Novaflow is solving a real problem for a large audience that has been poorly served by existing tools. The idea of typing a question and getting back a journal-quality figure is compelling enough that I think it sells itself to any grad student who has lost a weekend to formatting issues.

The risk is precision. Science is not an industry where “pretty close” works. If the statistical annotations are wrong, if the error bars use the wrong metric, if the figure does not meet a specific journal’s submission requirements, the product creates more work than it saves because now you have to check everything the AI did and fix the parts it got wrong. That is worse than just doing it yourself.

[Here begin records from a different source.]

==> src/rtl/calc_seq.sv <==
// Sequential calculator: single-cycle add/sub/mul/not, and a multi-cycle restoring
// divider for div/mod. Each result is held in DONE until the consumer accepts it.
module calc_seq #(
    parameter  int WIDTH = 4,
    localparam int RES_W = 2 * WIDTH
) (
    input  logic             clk,
    input  logic             rst_n,
    input  logic             in_valid,
    output logic             in_ready,
    input  logic [WIDTH-1:0] a,
    input  logic [WIDTH-1:0] b,
    input  logic [2:0]       oper,
    output logic             out_valid,
    input  logic             out_ready,
    output logic [RES_W-1:0] out,
    output logic             err
);

    localparam int CNT_W = (WIDTH > 1) ? $clog2(WIDTH) : 1;
    localparam logic [CNT_W-1:0] LAST_STEP = CNT_W'(WIDTH - 1);

    localparam logic [2:0] OP_ADD = 3'b000;
    localparam logic [2:0] OP_SUB = 3'b001;
    localparam logic [2:0] OP_MUL = 3'b010;
    localparam logic [2:0] OP_DIV = 3'b011;
    localparam logic [2:0] OP_MOD = 3'b100;
    localparam logic [2:0] OP_NOT = 3'b101;

    typedef enum logic [1:0] {
        S_IDLE,
        S_EXEC,
        S_DIVIDE,
        S_DONE
    } state_e;

    state_e             state_q, state_d;
    logic [WIDTH-1:0]   a_q, a_d;
    logic [WIDTH-1:0]   b_q, b_d;
    logic [2:0]         op_q, op_d;
    logic [RES_W-1:0]   out_q, out_d;
    logic               err_q, err_d;
    logic [CNT_W-1:0]   cnt_q, cnt_d;
    logic [WIDTH-1:0]   rem_q, rem_d;
    logic [WIDTH-1:0]   quo_q, quo_d;

    logic [RES_W-1:0]   exec_res;
    logic               exec_err;
    logic [WIDTH:0]     div_shift;
    logic               div_ge;
    logic [WIDTH-1:0]   rem_nxt;
    logic [WIDTH-1:0]   quo_nxt;
    logic               is_divmod;

    // Single-cycle results; div/mod only reach EXEC when b is zero, so they
    // fall into the error branch together with the illegal opcodes.
    always_comb begin
        exec_res = '0;
        exec_err = 1'b0;
        case (op_q)
            OP_ADD:  exec_res = RES_W'(a_q) + RES_W'(b_q);
            OP_SUB:  exec_res = RES_W'(a_q) - RES_W'(b_q);
            OP_MUL:  exec_res = RES_W'(a_q) * RES_W'(b_q);
            OP_NOT:  exec_res = {{WIDTH{1'b0}}, ~a_q};
            default: exec_err = 1'b1;
        endcase
    end

    // One restoring step: shift the next dividend bit into the partial remainder
    // and subtract the divisor if it fits. The quotient register starts out
    // holding the dividend and fills with quotient bits from the bottom.
    always_comb begin
        div_shift = {rem_q, quo_q[WIDTH-1]};
        div_ge    = (div_shift >= {1'b0, b_q});
        rem_nxt   = div_ge ? (div_shift[WIDTH-1:0] - b_q) : div_shift[WIDTH-1:0];
        quo_nxt   = {quo_q[WIDTH-2:0], div_ge};
    end

    assign is_divmod = (oper == OP_DIV) || (oper == OP_MOD);

    // NOTE: every variable assigned here gets its default first, so no path
    // through the case statement can leave one unassigned and infer a latch.
    always_comb begin
        state_d = state_q;
        a_d     = a_q;
        b_d     = b_q;
        op_d    = op_q;
        out_d   = out_q;
        err_d   = err_q;
        cnt_d   = cnt_q;
        rem_d   = rem_q;
        quo_d   = quo_q;
        case (state_q)
            S_IDLE: begin
                if (in_valid) begin
                    a_d  = a;
                    b_d  = b;
                    op_d = oper;
                    if (is_divmod && (b != '0)) begin
                        state_d = S_DIVIDE;
                        cnt_d   = '0;
                        rem_d   = '0;
                        quo_d   = a;
                    end else begin
                        state_d = S_EXEC;
                    end
                end
            end
            S_EXEC: begin
                out_d   = exec_res;
                err_d   = exec_err;
                state_d = S_DONE;
            end
            S_DIVIDE: begin
                rem_d = rem_nxt;
                quo_d = quo_nxt;
                cnt_d = cnt_q + 1'b1;
                if (cnt_q == LAST_STEP) begin
                    out_d   = (op_q == OP_DIV) ? RES_W'(quo_nxt) : RES_W'(rem_nxt);
                    err_d   = 1'b0;
                    state_d = S_DONE;
                end
            end
            S_DONE: begin
                if (out_ready) begin
                    state_d = S_IDLE;
                end
            end
            default: state_d = S_IDLE;
        endcase
    end

    // NOTE: state uses non-blocking assignments so every register samples its
    // next value from the same pre-edge snapshot.
    always_ff @(posedge clk or negedge rst_n) begin
        if (!rst_n) begin
            state_q <= S_IDLE;
            a_q     <= '0;
            b_q     <= '0;
            op_q    <= '0;
            out_q   <= '0;
            err_q   <= 1'b0;
            cnt_q   <= '0;
            rem_q   <= '0;
            quo_q   <= '0;
        end else begin
            state_q <= state_d;
            a_q     <= a_d;
            b_q     <= b_d;
            op_q    <= op_d;
            out_q   <= out_d;
            err_q   <= err_d;
            cnt_q   <= cnt_d;
            rem_q   <= rem_d;
            quo_q   <= quo_d;
        end
    end

    assign in_ready  = (state_q == S_IDLE);
    assign out_valid = (state_q == S_DONE);
    assign out       = out_q;
    assign err       = err_q;

endmodule

==> config.mk <==
export PLATFORM = sky130hd
export DESIGN_NAME = calc_seq
export DESIGN_NICKNAME = d
export VERILOG_FILES = /design/src/rtl/calc_seq.sv
export SDC_FILE = /design/constraint.sdc
export NUM_CORES = 1
export LEC_CHECK = 0
export CORE_ASPECT_RATIO = 0.6
export CORE_MARGIN = 8
export CORE_UTILIZATION = 45
export DETAILED_ROUTE_END_ITERATION = 8
export PLACE_DENSITY = 0.67
export REMOVE_ABC_BUFFERS = 1
export SLEW_MARGIN = 20
export SYNTH_ARGS = -nofsm -noshare
export SYNTH_HDL_FRONTEND = slang
export SYNTH_SLANG_ARGS = --single-unit
==> constraint.sdc <==
create_clock -name clk -period 4.5 [get_ports clk]
set_clock_uncertainty 0.2 [all_clocks]
set_input_delay 1.35 -clock clk [delete_from_list [all_inputs] [get_ports clk]]
set_output_delay 1.35 -clock clk [all_outputs]
set_load 0.01 [all_outputs]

In thirty days, I want to see the product handle messy data. Lab data is never clean. It has missing values, outliers, inconsistent column names, and the kind of formatting chaos that happens when three different grad students contribute to the same spreadsheet. If Novaflow can parse messy data gracefully, it works. If it requires perfectly formatted inputs, adoption will stall.

In sixty days, the question is whether labs adopt it as a team tool or an individual tool. The real stickiness comes when an entire lab standardizes on Novaflow for their figure pipeline. Individual adoption means individual churn. Lab-wide adoption means institutional retention.

In ninety days, I want to see how many papers cite figures generated by Novaflow. That is the ultimate validation metric. A figure in a published paper is proof that the product met the standard. Everything else is marketing.